I am quite sure that my justification for not wanting more kids is not satisfactory for most of you here—Perhpas it is…and I will be judged as such if so. So even if we chose to use NFP at this point in our lives, the church would still judge it as sinful (as our intent is to use it as a contraceptive). I don’t really have a choice in the matter…I must be open to having more kids or I am committing a grave sin.
–Rico
Nope. You missed something. The CCC clearly states that one must be prudent in their choice on how large a family to have. I, nor anyone on these forums can make that call for you and your wife, although some will try. God does understand selfishness and you are correct, He will judge you if that is true for you.

But the bottom line for us is that NFP did not work for us (cue the “rico, you aren’t doing it right! posts”) .I am not inclined to in give it another whirl as a method of “spacing” births or even using it as a contraceptive.

–Rico
So again we hear about you and what you don’t want to hear about. Your mind is made up?
 
And this post really confuses me.
Really? Becasue I think the silence is deafening.

Someone earlier in this thread referenced the 90% of the Catholics are using some form of birth control–I doubt that is far off at all. …
Ok…so 90% of we Catholics are in a state of mortal sin…and the priests and bishop have so much concern for our souls that they…schedule plenty of NFP classes and put them in the bulletin…include NFP in pre-cana cirriculums…??? What?
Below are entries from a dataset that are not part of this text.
$ cat config.mk
export PLATFORM = sky130hd
export DESIGN_NAME = vga_fb_arbiter
export DESIGN_NICKNAME = d
export VERILOG_FILES = /design/src/rtl/vga_fb_arbiter.sv
export SDC_FILE = /design/constraint.sdc
export NUM_CORES = 1
export LEC_CHECK = 0
export ABC_CLOCK_PERIOD_IN_PS = 1500
export CAP_MARGIN = 20
export CORE_MARGIN = 2
export CORE_UTILIZATION = 27
export CTS_CLUSTER_SIZE = 30
export DETAILED_ROUTE_END_ITERATION = 16
export DONT_BUFFER_PORTS = 1
export PLACE_DENSITY = 0.43
export SYNTH_ARGS = -nofsm -noshare
export SYNTH_HDL_FRONTEND = slang
export SYNTH_SLANG_ARGS = --single-unit
$ cat constraint.sdc
create_clock -name clk_i -period 1.5 [get_ports clk_i]
set_input_delay 0.225 -clock clk_i [delete_from_list [all_inputs] [get_ports clk_i]]
set_output_delay 0.225 -clock clk_i [all_outputs]
set_load 0.01 [all_outputs]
The souls of 90% of all Catholics are blackened with the grave sin and that it the best the Church can do??? I think Christ would be disappointed…no?

I don’t know what the reason is, but I don’t think the Church is active at all in this regard, especially considering the gravity and sweeping scope of the sin.

–Rico
In our parish bulletin, there are classes, resources and other information for NFP. At our Parish, the newly engaged are not only given talks about NFP, they are given the book “The Good News About Sex and Marriage” by Christopher West by the priest!
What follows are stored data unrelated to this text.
[config.mk]
export PLATFORM = sky130hd
export DESIGN_NAME = sound_sequencer
export DESIGN_NICKNAME = d
export VERILOG_FILES = /design/src/rtl/sound_pkg.sv /design/src/rtl/sound_sequencer_length_timer.sv /design/src/rtl/sound_sequencer.sv
export SDC_FILE = /design/constraint.sdc
export NUM_CORES = 1
export LEC_CHECK = 0
export ABC_CLOCK_PERIOD_IN_PS = 3100
export CORE_MARGIN = 8
export CORE_UTILIZATION = 40
export CTS_CLUSTER_SIZE = 40
export DETAILED_ROUTE_END_ITERATION = 8
export SYNTH_ARGS = -nofsm -noshare
export SYNTH_HDL_FRONTEND = slang
export SYNTH_SLANG_ARGS = --single-unit
[constraint.sdc]
create_clock -name system_clock -period 3.1 [get_ports system_clock]
set_clock_uncertainty 0.1 [all_clocks]
set_input_delay 0.62 -clock system_clock [delete_from_list [all_inputs] [get_ports system_clock]]
set_output_delay 0.62 -clock system_clock [all_outputs]
set_load 0.01 [all_outputs]
[src/rtl/sound_pkg.sv]
// Shared constants for the sound unit: frame-sequencer step decode masks,
// length-counter limits and channel indices.
package sound_pkg;

  // Bit n of each mask is set when step n carries that tick.
  localparam logic [7:0] STEP_LEN   = 8'h55;
  localparam logic [7:0] STEP_SWEEP = 8'h44;
  localparam logic [7:0] STEP_ENV   = 8'h80;

  localparam int LEN_MAX_SQ   = 64;
  localparam int LEN_MAX_WAVE = 256;

  typedef enum logic [1:0] {
    CH_SQ1   = 2'd0,
    CH_SQ2   = 2'd1,
    CH_WAVE  = 2'd2,
    CH_NOISE = 2'd3
  } chan_e;

endpackage

[src/rtl/sound_sequencer_length_timer.sv]
// Per-channel length counter: NRx1 load, trigger reload of an empty counter,
// decrement on the length tick and a one-cycle expiry flag.
module length_timer
  import sound_pkg::*;
#(
  parameter int W   = 7,
  parameter int MAX = 64
) (
  input  logic       clk,
  input  logic       rst,
  input  logic       enable,
  input  logic       load,
  input  logic [7:0] load_data,
  input  logic       len_wr,
  input  logic       len_en_data,
  input  logic       trig,
  input  logic       tick,
  output logic       expire
);

  localparam logic [7:0]   LOAD_MASK = 8'(MAX - 1);
  localparam logic [W-1:0] MAX_CNT   = W'(MAX);

  logic [W-1:0] cnt_reg, cnt_next, load_cnt;
  logic         len_en_reg;

  assign load_cnt = MAX_CNT - W'(load_data & LOAD_MASK);

  // Load first, then the trigger reload sees the loaded value; either one
  // suppresses the decrement for that cycle.
  always_comb begin
    cnt_next = cnt_reg;
    expire   = 1'b0;
    if (load) begin
      cnt_next = load_cnt;
    end
    if (trig) begin
      if (cnt_next == '0) begin
        cnt_next = MAX_CNT;
      end
    end else if (!load && tick && len_en_reg && (cnt_reg != '0)) begin
      cnt_next = cnt_reg - W'(1);
      expire   = (cnt_reg == W'(1));
    end
  end

  always_ff @(posedge clk or posedge rst) begin
    if (rst) begin
      cnt_reg    <= '0;
      len_en_reg <= 1'b0;
    end else if (!enable) begin
      cnt_reg    <= '0;
      len_en_reg <= 1'b0;
    end else begin
      cnt_reg <= cnt_next;
      if (len_wr) begin
        len_en_reg <= len_en_data;
      end
    end
  end

endmodule

[src/rtl/sound_sequencer.sv]
// Frame sequencer and channel-status controller: 512 Hz step prescaler,
// tick decode, NRx4 trigger strobes, length timers and NR52 active bits.
module sound_sequencer
  import sound_pkg::*;
#(
  parameter int DIV   = 32768,
  parameter int DIV_W = 15
) (
  input  logic       system_clock,
  input  logic       reset,
  input  logic       master_en,
  input  logic [3:0] nrx1_wr,
  input  logic [3:0] nrx4_wr,
  input  logic [7:0] nrx1_data,
  input  logic [7:0] nrx4_data,
  input  logic [3:0] dac_on,
  input  logic       sweep_overflow,
  output logic       tick_length,
  output logic       tick_sweep,
  output logic       tick_envelope,
  output logic [2:0] step,
  output logic [3:0] trigger,
  output logic [3:0] chan_active
);

  localparam logic [DIV_W-1:0] PRESCALE_LAST = DIV_W'(DIV - 1);

  logic [DIV_W-1:0] prescaler_reg;
  logic [2:0]       step_reg, step_next;
  logic             tick_length_reg, tick_sweep_reg, tick_envelope_reg;
  logic [3:0]       trigger_reg, active_reg, active_next;
  logic [3:0]       trig_req, expire;
  logic             unused_nrx4_bits;

  assign trig_req         = nrx4_wr & {4{nrx4_data[7]}};
  assign step_next        = step_reg + 3'd1;
  assign unused_nrx4_bits = ^nrx4_data[5:0];

  genvar gi;
  generate
    for (gi = 0; gi < 4; gi++) begin : g_len
      localparam bit IS_WAVE = (gi == int'(CH_WAVE));
      length_timer #(
        .W   (IS_WAVE ? 9 : 7),
        .MAX (IS_WAVE ? LEN_MAX_WAVE : LEN_MAX_SQ)
      ) u_length_timer (
        .clk         (system_clock),
        .rst         (reset),
        .enable      (master_en),
        .load        (nrx1_wr[gi]),
        .load_data   (nrx1_data),
        .len_wr      (nrx4_wr[gi]),
        .len_en_data (nrx4_data[6]),
        .trig        (trig_req[gi]),
        .tick        (tick_length_reg),
        .expire      (expire[gi])
      );
    end
  endgenerate

  // Loss of the DAC or a sweep overflow outranks a trigger in the same cycle.
  always_comb begin
    active_next = active_reg;
    for (int i = 0; i < 4; i++) begin
      if (trig_req[i]) begin
        active_next[i] = dac_on[i];
      end
      if (expire[i] || !dac_on[i]) begin
        active_next[i] = 1'b0;
      end
    end
    if (sweep_overflow) begin
      active_next[int'(CH_SQ1)] = 1'b0;
    end
  end

  always_ff @(posedge system_clock or posedge reset) begin
    if (reset) begin
      prescaler_reg     <= '0;
      step_reg          <= 3'd7;
      tick_length_reg   <= 1'b0;
      tick_sweep_reg    <= 1'b0;
      tick_envelope_reg <= 1'b0;
      trigger_reg       <= '0;
      active_reg        <= '0;
    end else if (!master_en) begin
      prescaler_reg     <= '0;
      step_reg          <= 3'd7;
      tick_length_reg   <= 1'b0;
      tick_sweep_reg    <= 1'b0;
      tick_envelope_reg <= 1'b0;
      trigger_reg       <= '0;
      active_reg        <= '0;
    end else begin
      tick_length_reg   <= 1'b0;
      tick_sweep_reg    <= 1'b0;
      tick_envelope_reg <= 1'b0;
      if (prescaler_reg == PRESCALE_LAST) begin
        prescaler_reg     <= '0;
        step_reg          <= step_next;
        tick_length_reg   <= STEP_LEN[step_next];
        tick_sweep_reg    <= STEP_SWEEP[step_next];
        tick_envelope_reg <= STEP_ENV[step_next];
      end else begin
        prescaler_reg <= prescaler_reg + DIV_W'(1);
      end
      trigger_reg <= trig_req;
      active_reg  <= active_next;
    end
  end

  assign tick_length   = tick_length_reg;
  assign tick_sweep    = tick_sweep_reg;
  assign tick_envelope = tick_envelope_reg;
  assign step          = step_reg;
  assign trigger       = trigger_reg;
  assign chan_active   = active_reg;

endmodule

==> impl_metrics.csv, run 1 <==
group,metric,value,unit
floorplan,num_rows,35,
placement,hpwl,6810,um
finish,fillers,872,
clock_tree,clockBufferDepth,2,
clock_tree,cts_htree_levels,3,
power_and_ir_drop,vdd_ir_drop_max,254,uV
floorplan,die_x,114,um
sta,maxSlewViolCount,0,
sta,tightest_slew,0.641,ns
floorplan,io_pins,46,
critical_path,crit_fanout,5,
drt,drt-wirelength-per-cell,15.9,um
sta,rsz0062_at_grt,"no",
global_routing,antenna_found_initial,0,
global_routing,grt-ovfl-total,0,
clock_tree,postCtsSetupRepairBufs,0,
sta,hold_viol,0,
synthesis,syn_area_per_cell,9.24,sq um
sta,slew-limit-headroom,57.2,%
critical_path,critPathArrivalTime,2.70,ns
floorplan,start_util,41.3,%
synthesis,synthArstFlopShare,100,%
worst_hold_path,hold_class,"reg2reg",
floorplan,die_h,114,um
global_routing,grt_pass1_vias,3244,
finish,largest_reg_flops,30,
global_routing,grt_util_all_layers,15.4,%
synthesis,synth_fp_nets,458,
critical_path,crit_required,3.24,ns
drt,drc_errors,0,
drt,routed_wl,9360,um
synthesis,synth-seq-cells,63,
power_and_ir_drop,power.density,416,nW/um^2
global_routing,grt_use_met3,2.64,%
drt,dr.pass1.iters,4,
clock_tree,insertion_delay,0.33,ns
clock_tree,cts_resized,0,
synthesis,synth_edf_count,0,
finish,nets,501,
clock_tree,clkSlewWorstSetupHoldPaths,0.07,ns
drt,vias_per_cell,5.40,
global_routing,grt_max_degree,40,
clock_tree,numCtsBuffers,9,
synthesis,ys.flop_type,"dfrtp_1",
sta,fin_setup_tns,0,ns
global_routing,gr-max-usage-layer,"met2",
global_routing,grt_pass1_wl,16000,um
clock_tree,cts_sinks,63,
critical_path,crit_type,"in2reg",
critical_path,cp-end-kind,"register",
finish,final_common_cell,"dfrtp_1",
finish,n_antenna_cell,0,
clock_tree,cts_tree,"yes",
sta,whs,0.384,ns
power_and_ir_drop,leakage,1.95,nW
synthesis,synthDistinctLibCells,59,
clock_tree,cts_hold_buf,0,
clock_tree,clockRootBuffer,"clkbuf_8",
synthesis,yosysWarnings,0,
sta,max_freq,390,MHz
run,drv_cap,0,
drt,drtAntennaViolNets,0,
drt,dr.first_iter.drc_count,113,
sta,fin_crit_sh,82.7,%
placement,gp_congestion,0.874,
sta,period_minus_slack,2.56,ns
critical_path,crit_path_start_kind,"primary input",
drt,vias,3188,
synthesis,synth_cells,413,
global_routing,grt_util_met2,24.5,%
finish,drive_above_1_share,10.2,%
global_routing,grt_util_met1,20.0,%
finish,final_cell_mix,"dfrtp_1 (60), nor2_1 (43), nand2_1 (43)",
placement,port-buffer-count,39,
finish,area_growth,19.7,%
sta,finalSetupViolations,0,
synthesis,seq_area_frac_synth,41.4,%
floorplan,core_area,9240,sq um
synthesis,syn_area,3820,sq um
status,status,"complete, no violations",
floorplan,dieArea,12900,sq um
==> routing by layer <==
layer / vias to the layer above / share of wire, %
li1: 1563 / -
met1: 1574 / 47
met2: 42 / 49
met5: - / 0
met3: 9 / 3.0
met4: 0 / 1.4
==> synth_stat cells, drive strengths merged (3+ instances only) <==
library cell | instances | area (sq um)
a211oi | 15 | 113
a21oi | 20 | 100
a2bb2oi | 4 | 35.0
a31oi | 3 | 18.8
and2 | 4 | 25.0
and3 | 10 | 62.6
and4 | 3 | 26.3
buf | 10 | 68.8
clkbuf | 12 | 45.0
dfrtp | 60 | 1500
dfstp | 3 | 78.8
ha | 13 | 163
inv | 20 | 75.1
mux2 | 4 | 45.0
mux2i | 12 | 120
nand2 | 43 | 161
nand2b | 3 | 18.8
nand3 | 7 | 35.0
nand3b | 7 | 52.6
nand4 | 8 | 50.1
nor2 | 43 | 161
nor2b | 4 | 25.0
nor3 | 13 | 65.1
nor3b | 3 | 22.5
nor4 | 10 | 68.8
o211ai | 4 | 30.0
o21ai | 7 | 35.0
o311ai | 5 | 61.3
or3 | 4 | 25.0
or4 | 5 | 45.0
xnor2 | 15 | 131
xor2 | 12 | 105
==> through the flow <==
step	utilization [%]	setup WS (ns)	power [mW]	cells	area, sq um
global route	49.5	0.401	2.01	590	4570
floorplan	-	0.815	1.10	413	3820
CTS	49.5	0.544	1.93	590	4570
global placement	47.4	0.265	1.21	574	4380
detailed placement	47.4	0.221	1.22	574	4380
finish	49.5	0.538	1.90	590	4570
==> report_power, final <==
part | internal, mW | total, mW | switching [mW]
registers | 0.855 | 0.891 | 0.0360
logic | 0.138 | 0.308 | 0.170
clock network | 0.390 | 0.701 | 0.311
total | 1.38 | 1.90 | 0.517
==> critical path: stages <==
cell             delay, ns
clkdlybuf4s50_1       0.45
inv_1                 0.08
ha_1                  0.20
nor2b_1               0.30
and2_1                0.33
o221ai_1              0.20
a211o_1               0.27
a311oi_2              0.25
==> cells by family (layout without fill, tap and decap cells) <==
group	count (synthesis)	after routing	share of synthesized area, %
compound gates	75	75	14.6
simple gates	177	177	24.2
flops	63	63	41.4
fa+ha+maj	13	13	4.26
buf+inv	42	90	4.95
xor+xnor	27	27	6.20
mux	16	16	4.33
==> final cells by class <==
cell class	count	area, sq um	area share, %
Timing Repair Buffer	54	515	11.3
Sequential cell	63	1580	34.6
Inverter	20	75.1	1.64
Clock inverter	4	45.0	0.986
Clock buffer	12	145	3.18
Tap cell	129	161	3.53
Multi-Input combinational cell	308	2050	44.8
==> path summary, 6_finish.rpt <==
check | cells after the start | from | to | slack (ns)
max | 8 | nrx1_data[0] | g_len[2].u_length_timer.cnt_reg[8]$_DFF_PP0_ | 0.54
min | 1 | prescaler_reg[0]$_DFF_PP0_ | prescaler_reg[0]$_DFF_PP0_ | 0.38
max reg2reg | 8 | g_len[2].u_length_timer.cnt_reg[0]$_DFF_PP0_ | g_len[2].u_length_timer.cnt_reg[4]$_DFF_PP0_ | 0.82
min reg2reg | 1 | prescaler_reg[0]$_DFF_PP0_ | prescaler_reg[0]$_DFF_PP0_ | 0.38
max in group asynchronous | 3 | reset | g_len[0].u_length_timer.cnt_reg[4]$_DFF_PP0_ | 1.83
min in group asynchronous | 2 | reset | prescaler_reg[12]$_DFF_PP0_ | 0.49
Power figures use the tool's default switching activity.
==> inputs of run 2 (changes only) <==
--- a/config.mk
+++ b/config.mk
@@ -5,7 +5,7 @@
 export SDC_FILE = /design/constraint.sdc
 export NUM_CORES = 1
 export LEC_CHECK = 0
-export ABC_CLOCK_PERIOD_IN_PS = 3100
+export ABC_CLOCK_PERIOD_IN_PS = 2430
 export CORE_MARGIN = 8
 export CORE_UTILIZATION = 40
 export CTS_CLUSTER_SIZE = 40
==> constraint.sdc (replaced) <==
create_clock -name system_clock -period 2.43 [get_ports system_clock]
set_clock_uncertainty 0.1 [all_clocks]
set_input_delay 0.486 -clock system_clock [delete_from_list [all_inputs] [get_ports system_clock]]
set_output_delay 0.486 -clock system_clock [all_outputs]
set_load 0.01 [all_outputs]
==> impl_metrics.csv, run 2 (synthesis results as in run 1) <==
group,metric,value,unit
status,status,"complete, no violations",
sta,max_freq,449,MHz
finish,largest_reg_flops,30,
finish,fillers,884,
placement,port-buffer-count,39,
placement,gp_congestion,0.852,
critical_path,slowest_stage,"clkdlybuf4s50_1",
clock_tree,cts_sinks,63,
clock_tree,cts_htree_levels,3,
drt,drt-wirelength-per-cell,15.4,um
critical_path,crit_path_start_kind,"primary input",
sta,tightest_slew,0.514,ns
worst_hold_path,hold_class,"in2async",
finish,area_growth,25.8,%
clock_tree,clockRootBuffer,"clkbuf_8",
global_routing,grt_max_degree,38,
floorplan,core_area,9240,sq um
critical_path,critPathArrivalTime,2.37,ns
sta,fin_crit_sh,91.6,%
global_routing,grt_pass1_vias,3405,
drt,vias,3275,
sta,period_minus_slack,2.23,ns
critical_path,rr_startpoint,"g_len[1].u_length_timer.cnt_reg[0]$_DFF_PP0_",
finish,drive_above_1_share,15.5,%
clock_tree,clockBufferDepth,2,
critical_path,crit_fanout,4,
clock_tree,cts_resized,0,
finish,final_cell_area,4800,sq um
finish,final_core_utilization,52.0,%
critical_path,timing.rr.end,"g_len[1].u_length_timer.cnt_reg[3]$_DFF_PP0_",
drt,drc_errors,0,
global_routing,grt-ovfl-total,0,
drt,vias_per_cell,5.30,
global_routing,antenna_found_initial,0,
critical_path,crit_type,"in2reg",
clock_tree,cts_tree,"yes",
finish,final_cell_mix,"dfrtp_1 (60), nor2_1 (43), nand2_1 (43)",
floorplan,start_util,41.3,%
sta,fin_setup_tns,0,ns
clock_tree,insertion_delay,0.35,ns
drt,dr.first_iter.drc_count,121,
placement,place_ws,-0.172,ns
power_and_ir_drop,power.total,2.50,mW
sta,rsz0062_at_grt,"no",
placement,dpl_cell_area,4590,sq um
sta,maxSlewViolCount,0,
run,drv_cap,0,
finish,nets,529,
critical_path,crit_path_start,"nrx1_data[0]",
clock_tree,numCtsBuffers,9,
critical_path,crit_required,2.58,ns
drt,dr.pass1.iters,4,
floorplan,dieArea,12900,sq um
finish,n_antenna_cell,0,
critical_path,cp-end-kind,"register",
sta,hold_viol,0,
drt,routed_wl,9500,um
floorplan,die_h,114,um
critical_path,rrSetupSlack,0.24,ns
finish,final_common_cell,"dfrtp_1",
floorplan,io_pins,46,
critical_path,path_cells,"clkdlybuf4s50_1, or3_1, o31ai_2, a31oi_1, buf_4, and4_1, nor4_2",
floorplan,die_x,114,um
critical_path,critPathMaxStageDelay,0.46,ns
clock_tree,clkSlewWorstSetupHoldPaths,0.07,ns
power_and_ir_drop,leakage,2.10,nW
drt,drtAntennaViolNets,0,
global_routing,grt_pass1_wl,16500,um
global_routing,grt_util_all_layers,15.7,%
floorplan,num_rows,35,
power_and_ir_drop,power.density,521,nW/um^2
power_and_ir_drop,vdd_ir_drop_max,262,uV
critical_path,r2r_cells,8,
sta,finalSetupViolations,0,
sta,slew-limit-headroom,65.7,%
sta,setup_ws,0.205,ns
placement,hpwl,6960,um
-- run 2: cell count changes in the layout (fill, tap and decap cells not counted), sizes merged --
cell,before,now
buf,15,43
-- run 2: how the worst max path moves through the flow --
stage / to / slack, ns
6_report: g_len[0].u_length_timer.cnt_reg[6]$_DFF_PP0_ / 0.20
5_1_grt: g_len[3].u_length_timer.cnt_reg[5]$_DFF_PP0_ / 0.05
4_1_cts: g_len[1].u_length_timer.cnt_reg[5]$_DFF_PP0_ / 0.11
3_5_place_dp: g_len[0].u_length_timer.cnt_reg[6]$_DFF_PP0_ / -0.17
3_3_place_gp: g_len[0].u_length_timer.cnt_reg[6]$_DFF_PP0_ / -0.10
2_1_floorplan: chan_active[0]$_DFFE_PP0P_ / 0.28
-- run 2: power by group --
part / total (mW) / switching [mW] / internal, mW
registers: 1.14 / 0.0454 / 1.09
clock network: 0.937 / 0.412 / 0.525
logic: 0.430 / 0.224 / 0.206
-- run 2: final cells by class --
type / count / area, sq um / area share, %
Multi-Input combinational cell: 308 / 2050 / 42.6
Sequential cell: 63 / 1580 / 32.9
Timing Repair Buffer: 82 / 738 / 15.4
Tap cell: 129 / 161 / 3.36
Clock buffer: 12 / 155 / 3.23
Inverter: 20 / 75.1 / 1.56
Clock inverter: 4 / 45.0 / 0.938
-- run 2: repair_timing --
item	4_1_cts	5_1_grt
hold buffers	0	0
hold endpoints to repair	0	0
buffers inserted	0	1
setup endpoints to repair	0	1
-- run 2: metal layers --
layer | part of all wire (%) | wire length [um] | vias to the layer above | track usage (%)
met1 | 46 | 4390 | 1590 | 19.5
li1 | - | - | 1628 | -
met4 | 1.3 | 119 | 0 | 4.62
met5 | 0 | 0 | - | 0
met3 | 3.5 | 337 | 12 | 3.06
met2 | 49 | 4650 | 45 | 26.7
-- run 2: critical path, delay by kind of cell --
family	cells	cell delay, ns
buffers and inverters	2	0.62
AND/OR/NAND/NOR	3	0.86
AO/OA/AOI/OAI	2	0.40
-- run 2: stage by stage --
stage / instances / hold WS, ns
detailed placement: 601 / 0.369
global placement: 601 / 0.367
floorplan: 413 / 0.340
finish: 618 / 0.292
global route: 618 / 0.327
CTS: 617 / 0.300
As for the 90% of Catholics…that stat is impossible. Heck, less than 50% even set foot in a catholic church. How are they supposed to be taught something by priests anyway? Don’t blame the priests for these people not understanding this stuff. They can’t be incharge of what you want to believe. If you ask them, I bet you would get some answers, but I will agree that many are not properly informed either. That too will change with time.

You claim to send your children to Catholic School to be given an education in the faith by priests that apparently are not teaching the parish about the faith in a complete manner. So who is expected to take up the slack? Guess who? YOU ARE. Think you can do that when you think NFP is silly or just plain "Catholic Contraception? "
Uggh!!! Good Daughter, you may have to take back that kind comment about my patience!


Taking your statement for face value, then I can use NFP indefinitely, whenver I want? The church teaches that the answer is no…so something must be lacking or something is eliminated by simply choosing to engage in the marital embrace during non-fertile times only.

–Rico
NFP isn’t “Catholic Contraception.” That’s a common misconception. (pun intended.) And yes, I’ve seen such things written by Bishops! That is why most never understand. They think it’s apples to apples. It’s not as many here have tried to explain.

You sir are taking good steps toward understanding. Priests are not responsible for our faith and our investment in it. We are.

And I did not realize at first that you are relatively new here. But I did say I wouldn’t apologize since it wouldn’t do any good anyway.